36. MECHANISM OF LIGASE ACTION
• The mechanism of DNA ligase is to form two covalent Phosphodiester bonds between
3` hydroxyl ends of one nucleotide, ("acceptor") with the 5` phosphate end of another
of another ("donor").
• ATP is required for the ligase reaction, which proceeds in three steps:
• 1) adenylation (addition of AMP) of a lysine residue in the active center of the
enzyme, pyrophosphate is released;
• 2) transfer of the AMP to the 5' phosphate of the so-called donor, formation of a
pyrophosphate bond;
• 3) formation of a phosphodiester bond between the 5' phosphate of the donor and
the 3’ hydroxyl of the acceptor.
41. E.COLI DNA LIGASE
• The E.coli DNA ligase is encoded by the lig gene.

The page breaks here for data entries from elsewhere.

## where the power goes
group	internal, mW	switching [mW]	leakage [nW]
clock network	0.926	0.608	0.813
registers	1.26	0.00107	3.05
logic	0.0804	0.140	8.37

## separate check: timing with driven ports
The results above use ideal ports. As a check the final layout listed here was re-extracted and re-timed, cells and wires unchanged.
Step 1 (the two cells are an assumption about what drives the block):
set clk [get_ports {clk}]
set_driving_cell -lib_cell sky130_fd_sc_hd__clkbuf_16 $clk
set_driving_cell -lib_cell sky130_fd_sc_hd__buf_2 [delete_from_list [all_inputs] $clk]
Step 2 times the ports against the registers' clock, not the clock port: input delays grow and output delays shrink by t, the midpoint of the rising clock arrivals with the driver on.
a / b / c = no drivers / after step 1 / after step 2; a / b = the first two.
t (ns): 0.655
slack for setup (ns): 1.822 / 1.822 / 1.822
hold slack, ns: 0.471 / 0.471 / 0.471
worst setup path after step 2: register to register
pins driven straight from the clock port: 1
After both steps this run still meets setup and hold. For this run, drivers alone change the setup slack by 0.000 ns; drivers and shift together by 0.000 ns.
This design comes from an exercise in tuning for small area, a short achievable clock period and few clock cycles per item on the open sky130 flow, not from production work. Function was checked by simulation only, so behaviour that the tests miss may differ from the original. No activity file was given, so power comes from the tool's default toggle rates.

**flow/constraint.sdc**
```tcl
create_clock -name core_clock -period 6.0 [get_ports {clk}]
set_input_delay 1.2000 -clock core_clock [delete_from_list [all_inputs] [get_ports {clk}]]
set_output_delay 1.2000 -clock core_clock [all_outputs]
set_load 0.01 [all_outputs]
```
**flow/config.mk**
```make
export PLATFORM = sky130hd
export DESIGN_NAME = sx1276_hlq
export DESIGN_NICKNAME = sx1276_hlq
export VERILOG_FILES = /design/flow/design.v
export SDC_FILE = /design/flow/constraint.sdc
export NUM_CORES = 4
export LEC_CHECK = 0
export CAP_MARGIN = 20
export CORE_MARGIN = 2
export CORE_UTILIZATION = 40
export PLACE_DENSITY = 0.6
export SLEW_MARGIN = 20
```
Background: an optimization exercise with open tools, aiming at small area, a short achievable clock period and few clock cycles. Do not read the settings as production practice.
Function was checked by simulation only, so behaviour that the tests miss may differ from the original.
No activity file was given, so power comes from the tool's default toggle rates.

==> inputs of build 82 <==
==> flow/design.v (excerpt) <==
module radixconv (
    input  wire        clk,
    input  wire        rst,
    input  wire        host_valid,
    input  wire        host_we,
    input  wire        host_buf,
    input  wire [6:0]  host_addr,
    input  wire [15:0] host_wdata,
    output reg  [15:0] host_rdata
);
    localparam BUF_SIZE = 128;
    localparam [3:0] ERR_ILLEGAL = 4'd1;
    localparam [3:0] ERR_WIDTH   = 4'd2;
    localparam [3:0] ERR_BOUNDS  = 4'd3;
    localparam [3:0] ERR_OVERLAP = 4'd4;
    localparam [3:0] ERR_SYMBOL  = 4'd5;
    localparam [3:0] ERR_BUSY    = 4'd6;
    localparam [2:0] S_CHK   = 3'd0;    
    localparam [2:0] S_DIV   = 3'd1;    
    localparam [2:0] S_SET   = 3'd2;    
    localparam [2:0] S_CONV  = 3'd3;    
    localparam [2:0] S_ALPHA = 3'd4;    
    reg [8*BUF_SIZE-1:0] buf_mem;    
    reg [15:0] cmdl, srcaddr, srclen, dstaddr;
    reg [7:0]  dstlen;       
    reg        busy, done, err;
    reg [3:0]  errcode;
    reg [2:0]  state;
    reg [1:0]  div_cnt;
    reg [11:0] div_l;        
  ...
clock: 10.0 ns
lec_check: 0
cap_margin: 20
core_margin: 2
core_utilization: 40
slew_margin: 20
standard.sh (not shown) runs the stock make flow with config.mk's settings and CLKGATE_MAP_FILE= SYNTH_SCRIPT=/design/flow/synth_recipe.tcl, a recipe that flattens the netlist after the stock synthesis.
==> flow/flow/run.sh <==
#!/bin/bash
# The standard layout (the standard.sh: ORFS synthesis to finish), with timing repair aimed at a
# setup margin of 5.5 ns and without gate cloning. The make output goes to flow.log; ORFS keeps each
# step's own log under orfs/logs/.
set -euo pipefail
bash standard.sh SETUP_SLACK_MARGIN=5.5 SKIP_GATE_CLONING=1 finish > flow.log 2>&1
==> inputs of trial 49, as changes to build 82 <==
--- a/flow/design.v
+++ b/flow/design.v
@@ -89,13 +89,12 @@
     wire cmd_illegal = wr_cmd & ~is_srst & ~err & ~busy & ~legal;
     wire cmd_accept  = wr_cmd & ~is_srst & ~err & ~busy & legal & (w != 16'h0000);
     wire       w_fwd = ~((w[15:12] == 4'h2) & (w[7:4] < w[11:8]));
     wire       w_fip = (w[15:12] == 4'h2) & w_fwd;
     wire [6:0] s_rp  = fwd ? srcaddr[6:0] : a_end;     
-    wire [4:0]  eng_ridx = (state == S_CHK) ? (fwd ? s_rp[6:2] + 5'd1 : s_rp[6:2]) :
-                           op_conv_any ? pf : wi;
-    wire [4:0]  ridx = busy ? eng_ridx : host_buf ? host_addr[6:2] : srcaddr[6:2];
+    wire [4:0]  eng_ridx = (state == S_CHK) ? s_rp[6:2] : op_conv_any ? pf : wi;
+    wire [4:0]  ridx = busy ? eng_ridx : host_addr[6:2];
     wire [31:0] bwords [0:31];
     genvar gw;
     generate
         for (gw = 0; gw < 32; gw = gw + 1) begin : g_words
             assign bwords[gw] = buf_mem[32*gw +: 32];
@@ -1012,13 +1011,12 @@
     wire [6:0] wpn_nx = (nw == 2'd2) ? wp3 : (nw == 2'd1) ? wp2 : wpn;
     wire       n_idone = (ins_nx == 8'd0);
     wire       n_ge1   = (wbits_nx >= c_b);
     wire       n_nz    = (wbits_nx != 6'd0);
     wire       c_done  = n_idone & (fwd ? (~n_ge1 & (~emit_part | ~n_nz)) : ~n_nz);
-    wire [4:0] wq_e   = (state == S_CHK) ? srcaddr[6:2] : wq;    
-    wire       a_lo_w = (wq_e == srcaddr[6:2]);
-    wire       a_hi_w = (wq_e == a_end[6:2]);
+    wire       a_lo_w = (wq == srcaddr[6:2]);
+    wire       a_hi_w = (wq == a_end[6:2]);
     reg  [3:0] a_en;
     reg  [7:0] a_val [0:3];
     reg        a_bad;
     reg  [8:0] a_t;
     integer    li;
@@ -1044,11 +1042,11 @@
         eng_code   = 4'd0;
         eng_finish = 1'b0;
         fin_len    = m_len;
         for (ej = 0; ej < 4; ej = ej + 1) begin
             eng_we[ej]   = 1'b0;
-            eng_widx[ej] = wq_e;
+            eng_widx[ej] = wq;
             eng_wd[ej]   = a_val[ej];
         end
         if (op_conv_any) begin
             for (ej = 0; ej < 4; ej = ej + 1) begin
                 if (wp1[1:0] == ej[1:0]) begin
@@ -1091,16 +1089,18 @@
                     end
                     default: ;
                 endcase
             end
         end else begin
-            if (state == S_CHK && !src_ok) begin
-                eng_fault = 1'b1;
-                eng_code  = ERR_BOUNDS;
-            end else if (state == S_CHK && n_zero) begin
-                eng_finish = 1'b1;
-                fin_len    = 11'd0;
+            if (state == S_CHK) begin
+                if (!src_ok) begin
+                    eng_fault = 1'b1;
+                    eng_code  = ERR_BOUNDS;
+                end else if (n_zero) begin
+                    eng_finish = 1'b1;
+                    fin_len    = 11'd0;
+                end
             end else begin
                 for (ej = 0; ej < 4; ej = ej + 1)
                     eng_we[ej] = a_en[ej];
                 if (a_bad) begin
                     eng_fault = 1'b1;
@@ -1221,21 +1221,13 @@
                 ovl_bad  <= 1'b0;
             end
         end
         if (busy) begin
             if (state == S_CHK) begin
-                if (!op_conv_any) begin
-                    cur   <= rword;
-                end else if (fwd) begin
-                    nxt   <= rword;
-                    prime <= 2'd2;
-                    pf    <= s_rp[6:2] + 5'd2;
-                end else begin
-                    cur   <= rword;
-                    prime <= 2'd1;
-                    pf    <= s_rp[6:2] - 5'd1;
-                end
+                cur   <= rword;
+                prime <= 2'd1;
+                pf    <= fwd ? s_rp[6:2] + 5'd1 : s_rp[6:2] - 5'd1;
             end else if (op_conv_any) begin
                 if (!primed) begin
                     if (prime == 2'd0) cur <= rword;
                     else               nxt <= rword;
                     prime <= prime + 2'd1;
@@ -1282,13 +1274,12 @@
                     f_nz     <= 1'b0;
                     f_fit1   <= 1'b1;
                     f_fit2   <= 1'b1;
                     f_idone  <= (srclen[7:0] == 8'd0);
                     f_ige2   <= (srclen[7:0] >= 8'd2);
-                    wi      <= srcaddr[6:2] + 5'd2;
-                    wq      <= srcaddr[6:2] + 5'd1;
-                    son     <= fip;
+                    wi      <= srcaddr[6:2] + 5'd1;
+                    wq      <= srcaddr[6:2];
                     div_l   <= {4'd0, n_len[7:0]} * {8'd0, a_w};
                     div_r   <= 3'd0;
                     div_cnt <= 2'd0;
                     c_off   <= fwd ? 6'd0 : ({2'd0, a_w} - {2'd0, b_w});
                     c_t1    <= (fwd ? 6'd32 : 6'd24 + {2'd0, b_w}) - {2'd0, a_w};
@@ -1301,10 +1292,11 @@
                 end
                 S_DIV: begin
                     div_l   <= q_nx;
                     div_r   <= r_nx;
                     div_cnt <= div_cnt + 2'd1;
+                    if (div_cnt == 2'd0) son <= fip;     
                     if (div_cnt == 2'd3) begin
                         m_inc <= emit_part & (r_nx != 3'd0);
                         state <= fip ? S_CONV : S_SET;
                     end
                 end
@@ -1319,10 +1311,8 @@
                     son   <= 1'b1;
                     state <= S_CONV;
                 end
                 default: ;
             endcase
-        end else begin
-            cur <= rword;
         end
     end
 endmodule
- CAP_MARGIN: 20 -> 30
- CORE_UTILIZATION: 40 -> 55
- CTS_BUF_LIST: default -> sky130_fd_sc_hd__clkbuf_8
- SLEW_MARGIN: 20 -> 30
==> qor summary <==
Initial antenna violation count: trial 49 13; build 82 8
Met1 track demand over resource in global routing: trial 49 53.52%; build 82 40.42%
Clk root buf: trial 49 sky130_fd_sc_hd__clkbuf_8; build 82 sky130_fd_sc_hd__clkbuf_16
Adder and majority cell fraction of the synthesized area: trial 49 4.226%; build 82 4.248%
Worst slew margin: trial 49 12.79%; build 82 13.15%
Cts bufs inserted: trial 49 212; build 82 135
Avg Synthesized Cell Area: trial 49 11.33 um2; build 82 10.71 um2
Vias in the first global route: trial 49 55,020; build 82 57,340
Outcome: trial 49 no timing/DRC/antenna violations; build 82 no timing/DRC/antenna violations
Post-Synth XOR/XNOR Area: trial 49 1.991%; build 82 2.046%
Share of total power in the clock network: trial 49 41.4%; build 82 40.5%
Worst hold path startpoint: trial 49 dstlen[3]$_SDFFE_PP0P_; build 82 errcode[3]$_SDFFE_PP0N_
Met2 track demand over resource: trial 49 63.72%; build 82 47.12%
Maximum achievable frequency: trial 49 0.2147 GHz; build 82 0.2008 GHz
First-pass iteration count of the detailed router: trial 49 8; build 82 9
Clock transition at the registers of the reported paths: trial 49 50 ps; build 82 60 ps
Total power: trial 49 11.46 mW; build 82 13.20 mW
Testbench counts of build 82, summed over its fixed seeds: cycles 30,301.
Testbench counts of trial 49, summed over its fixed seeds: cycles 30,579.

• DNA ligase in E.coli, as well as most prokaryotes, uses energy gained by
cleaving nicotinamide adenine dinucleotide (NAD) to create the
phosphodiester bond.
• It does not ligate blunt-ended DNA except under conditions of molecular
crowding with Polyethylene glycol, and cannot join RNA to DNA
efficiently.
42. T4 DNA LIGASE
• The DNA ligase from bacteriophage T4 is the ligase most commonly used in laboratory
research.
• It can ligate cohesive or “sticky ends” of DNA, oligonucleotides, as well as RNA and
RNA-DNA hybrids, but not single-stranded nucleic acids.
• It can also ligate blunt – ended DNA with much greater efficiency than E.coli DNA
ligase.
• Unlike E. coli DNA ligase, T4 DNA ligase cannot utilize NAD and it uses ATP as a
cofactor.
• Some engineering has been done to improve the in vitro activity of T4 DNA ligase.